## Action item
From the records below, extract only the lines running from the line with "wake_flags_primary <= next_wake_flags;" to the line with "a_switch_follows: assert property", both lines included, reproducing them exactly.

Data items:
---
[src/hw/wkc_top.sv]
/*
 * Wake input configuration and measurement gating for three wake inputs.
 * Assumes the comparator outputs arrive asynchronously, the operating mode and
 * cycle timer sample strobes come from logic on mclk.
 */
//
// Contract
// - Pull code 00 none, 01 pull-down, 10 pull-up, 11 automatic switching.
// - Automatic mode pulls up on high level, down on low level.
// - Detect code 00 static 16us filter, 01 static 64us filter.
// - Detect code 10 cyclic timer one, 11 cyclic timer two, 16us filter.
// - After reset measurement is off, switch open, inputs one and two normal.
// - With measurement on, switch closes only in normal mode.
// - Measurement mode kills pulls and gates detection of inputs one and two.
// - Settings for inputs one and two stay writable but are ignored.
// - Measurement mode freezes wake and level status of inputs one and two.
// - Sleep with only inputs one/two enabled under measurement sets fault, restarts.
// - Both edges wake: interrupt in normal/stop, wake from sleep/fail-safe.
// - A crossing must hold for the whole filter time to count.
// - Level status shows present or last sampled level in normal and stop.
`timescale 1ns/1ns
module wkc_top
	import wkc_pkg::*;
(
	input  wire logic                         mclk,
	input  wire logic                         rst_n,
	input  wire logic [wkc_pkg::NUM_INPUTS-1:0] comp_in,
	input  wire logic [5:0]                   pull_config_reg,
	input  wire logic [5:0]                   filter_config_reg,
	input  wire logic [wkc_pkg::NUM_INPUTS-1:0] wake_enable_reg,
	input  wire logic                         measure_enable,
	input  wire wkc_pkg::wkc_mode_e           op_mode,
	input  wire logic                         sleep_cmd,
	input  wire logic                         cycle_timer_one_sample,
	input  wire logic                         cycle_timer_two_sample,
	input  wire logic [wkc_pkg::NUM_INPUTS-1:0] wake_flags_clear,
	output logic [wkc_pkg::NUM_INPUTS-1:0]    pull_up_en,
	output logic [wkc_pkg::NUM_INPUTS-1:0]    pull_down_en,
	output logic                              measure_switch,
	output logic [wkc_pkg::NUM_INPUTS-1:0]    wake_flags_primary,
	output logic [wkc_pkg::NUM_INPUTS-1:0]    pin_level_status,
	output logic                              wake_int_req,
	output logic                              wake_up_req,
	output logic                              cmd_fault,
	output logic                              restart_req
);
	import wkc_pkg::*;

	// ==========================================
	// Input synchroniser
	// The first stage feeds only the second; all logic reads the second.
	logic [NUM_INPUTS-1:0] sync_a;
	logic [NUM_INPUTS-1:0] sync_b;

	always_ff @(posedge mclk or negedge rst_n) begin
		if (!rst_n) begin
			sync_a <= '0;
			sync_b <= '0;
		end else begin
			sync_a <= comp_in;
			sync_b <= sync_a;
		end
	end

	function automatic wkc_field_t field_of(input logic [5:0] reg_v, input int idx);
		field_of = reg_v[idx*FIELD_W +: FIELD_W];
	endfunction

	// ==========================================
	// Per input detection path
	logic [NUM_INPUTS-1:0] gated;
	logic [NUM_INPUTS-1:0] filt_level;
	logic [NUM_INPUTS-1:0] filt_edge;
	logic [NUM_INPUTS-1:0] long_sel;
	logic [NUM_INPUTS-1:0] sample_en;
	logic                  normal_or_stop;

	assign normal_or_stop = (op_mode == WKC_MODE_NORMAL) || (op_mode == WKC_MODE_STOP);

	always_comb begin
		for (int i = 0; i < NUM_INPUTS; i++) begin
			// Inputs one and two are gated off while measuring.
			gated[i] = measure_enable && IN_ONE_TWO[i];
			// Only config 01 selects the long filter; cyclic modes use the short one.
			long_sel[i] = (field_of(filter_config_reg, i) == DET_STATIC_LONG);
			case (field_of(filter_config_reg, i))
				DET_CYCLIC_ONE: sample_en[i] = cycle_timer_one_sample && !gated[i];
				DET_CYCLIC_TWO: sample_en[i] = cycle_timer_two_sample && !gated[i];
				default:        sample_en[i] = !gated[i];
			endcase
		end
	end

	for (genvar g = 0; g < NUM_INPUTS; g++) begin : g_filt
		wkc_filter u_filt (
			.mclk       (mclk),
			.rst_n      (rst_n),
			.level_in   (sync_b[g]),
			.long_sel   (long_sel[g]),
			.sample_en  (sample_en[g]),
			.level_out  (filt_level[g]),
			.edge_pulse (filt_edge[g])
		);
	end

	// ==========================================
	// Pull sources
	logic [NUM_INPUTS-1:0] next_pull_up_en;
	logic [NUM_INPUTS-1:0] next_pull_down_en;

	always_comb begin
		for (int i = 0; i < NUM_INPUTS; i++) begin
			next_pull_up_en[i] = 1'b0;
			next_pull_down_en[i] = 1'b0;
			// Pull settings of gated inputs are kept but ignored.
			if (!gated[i]) begin
				case (field_of(pull_config_reg, i))
					PULL_NONE: begin end
					PULL_DOWN: next_pull_down_en[i] = 1'b1;
					PULL_UP:   next_pull_up_en[i] = 1'b1;
					PULL_AUTO: begin
						// Follows the filtered level so glitches do not toggle the source.
						next_pull_up_en[i] = filt_level[i];
						next_pull_down_en[i] = !filt_level[i];
					end
					default: begin end
				endcase
			end
		end
	end

	// ==========================================
	// Status, wake events and sleep check
	logic [NUM_INPUTS-1:0] next_wake_flags;
	logic [NUM_INPUTS-1:0] next_level_status;
	logic [NUM_INPUTS-1:0] wake_hit;
	logic                  next_wake_int_req;
	logic                  next_wake_up_req;
	logic                  next_cmd_fault;
	logic                  next_restart_req;
	logic                  next_measure_switch;
	logic [NUM_INPUTS-1:0] eff_enable;

	always_comb begin
		// Wake enables of gated inputs count for the sleep check only.
		eff_enable = wake_enable_reg & ~(measure_enable ? IN_ONE_TWO : IN_ALL_ZERO);
		wake_hit = filt_edge & eff_enable;
		// The set wins over a clear in the same cycle; gated inputs never set.
		next_wake_flags = (wake_flags_primary & ~wake_flags_clear) | wake_hit;
		next_level_status = pin_level_status;
		for (int i = 0; i < NUM_INPUTS; i++) begin
			if (normal_or_stop && !gated[i]) begin
				next_level_status[i] = filt_level[i];
			end
		end
		next_wake_int_req = normal_or_stop && (wake_hit != IN_ALL_ZERO);
		next_wake_up_req = ((op_mode == WKC_MODE_SLEEP) || (op_mode == WKC_MODE_FAILSAFE))
			&& (wake_hit != IN_ALL_ZERO);
		next_cmd_fault = cmd_fault;
		next_restart_req = 1'b0;
		// Only one/two enabled, none of input three: sleep would never wake.
		if (sleep_cmd && measure_enable && ((wake_enable_reg & IN_ONE_TWO) != IN_ALL_ZERO)
			&& ((wake_enable_reg & IN_THREE) == IN_ALL_ZERO)) begin
			next_cmd_fault = 1'b1;
			next_restart_req = 1'b1;
		end
		// Registered copy; the one cycle lag is the price of a flop-driven output.
		next_measure_switch = measure_enable && (op_mode == WKC_MODE_NORMAL);
	end

	always_ff @(posedge mclk or negedge rst_n) begin
		if (!rst_n) begin
			pull_up_en <= '0;
			pull_down_en <= '0;
			measure_switch <= 1'b0;
			wake_flags_primary <= '0;
			pin_level_status <= '0;
			wake_int_req <= 1'b0;
			wake_up_req <= 1'b0;
			cmd_fault <= 1'b0;
			restart_req <= 1'b0;
		end else begin
			pull_up_en <= next_pull_up_en;
			pull_down_en <= next_pull_down_en;
			measure_switch <= next_measure_switch;
			wake_flags_primary <= next_wake_flags;
			pin_level_status <= next_level_status;
			wake_int_req <= next_wake_int_req;
			wake_up_req <= next_wake_up_req;
			cmd_fault <= next_cmd_fault;
			restart_req <= next_restart_req;
		end
	end

	// ==========================================
	// Checks
	a_switch_normal_only: assert property (@(posedge mclk) disable iff (!rst_n)
		measure_switch |-> $past(measure_enable && op_mode == WKC_MODE_NORMAL))
		else $error("Measure switch closed outside normal mode.");

	a_switch_follows: assert property (@(posedge mclk) disable iff (!rst_n)
		(measure_enable && op_mode == WKC_MODE_NORMAL) |=> measure_switch)
		else $error("Measure switch failed to close.");

	a_pull_gated: assert property (@(posedge mclk) disable iff (!rst_n)
		$past(measure_enable) |-> (pull_up_en[1:0] == 2'h0 && pull_down_en[1:0] == 2'h0))
		else $error("Pull active on gated input.");

	a_pull_code_up: assert property (@(posedge mclk) disable iff (!rst_n)
		(!measure_enable && pull_config_reg[5:4] == PULL_UP) |=> (pull_up_en[2] && !pull_down_en[2]))
		else $error("Pull-up code not applied.");

	a_pull_auto: assert property (@(posedge mclk) disable iff (!rst_n)
		(pull_config_reg[5:4] == PULL_AUTO) |=> (pull_up_en[2] == $past(filt_level[2]))
			&& (pull_down_en[2] != pull_up_en[2]))
		else $error("Automatic pull does not follow level.");

	a_flags_frozen: assert property (@(posedge mclk) disable iff (!rst_n)
		(measure_enable && wake_flags_clear[1:0] == 2'h0) |=> !$rose(wake_flags_primary[0])
			&& !$rose(wake_flags_primary[1]))
		else $error("Gated input flag updated.");

	a_level_frozen: assert property (@(posedge mclk) disable iff (!rst_n)
		measure_enable |=> (pin_level_status[1:0] == $past(pin_level_status[1:0])))
		else $error("Gated input level status updated.");

	a_sleep_fault: assert property (@(posedge mclk) disable iff (!rst_n)
		(sleep_cmd && measure_enable && wake_enable_reg == 3'h1) |=> (cmd_fault && restart_req))
		else $error("Sleep check missed fault.");

	a_restart_cause: assert property (@(posedge mclk) disable iff (!rst_n)
		!sleep_cmd |=> !restart_req)
		else $error("Restart requested without a sleep command.");

	a_wake_interrupt: assert property (@(posedge mclk) disable iff (!rst_n)
		(filt_edge[2] && wake_enable_reg[2] && normal_or_stop) |=> (wake_int_req && wake_flags_primary[2]))
		else $error("Wake edge did not raise interrupt.");

	a_wake_from_sleep: assert property (@(posedge mclk) disable iff (!rst_n)
		(filt_edge[2] && wake_enable_reg[2] && op_mode == WKC_MODE_SLEEP) |=> wake_up_req)
		else $error("Wake edge did not wake from sleep.");
endmodule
---
## Task output
			wake_flags_primary <= next_wake_flags;
			pin_level_status <= next_level_status;
			wake_int_req <= next_wake_int_req;
			wake_up_req <= next_wake_up_req;
			cmd_fault <= next_cmd_fault;
			restart_req <= next_restart_req;
		end
	end

	// ==========================================
	// Checks
	a_switch_normal_only: assert property (@(posedge mclk) disable iff (!rst_n)
		measure_switch |-> $past(measure_enable && op_mode == WKC_MODE_NORMAL))
		else $error("Measure switch closed outside normal mode.");

	a_switch_follows: assert property (@(posedge mclk) disable iff (!rst_n)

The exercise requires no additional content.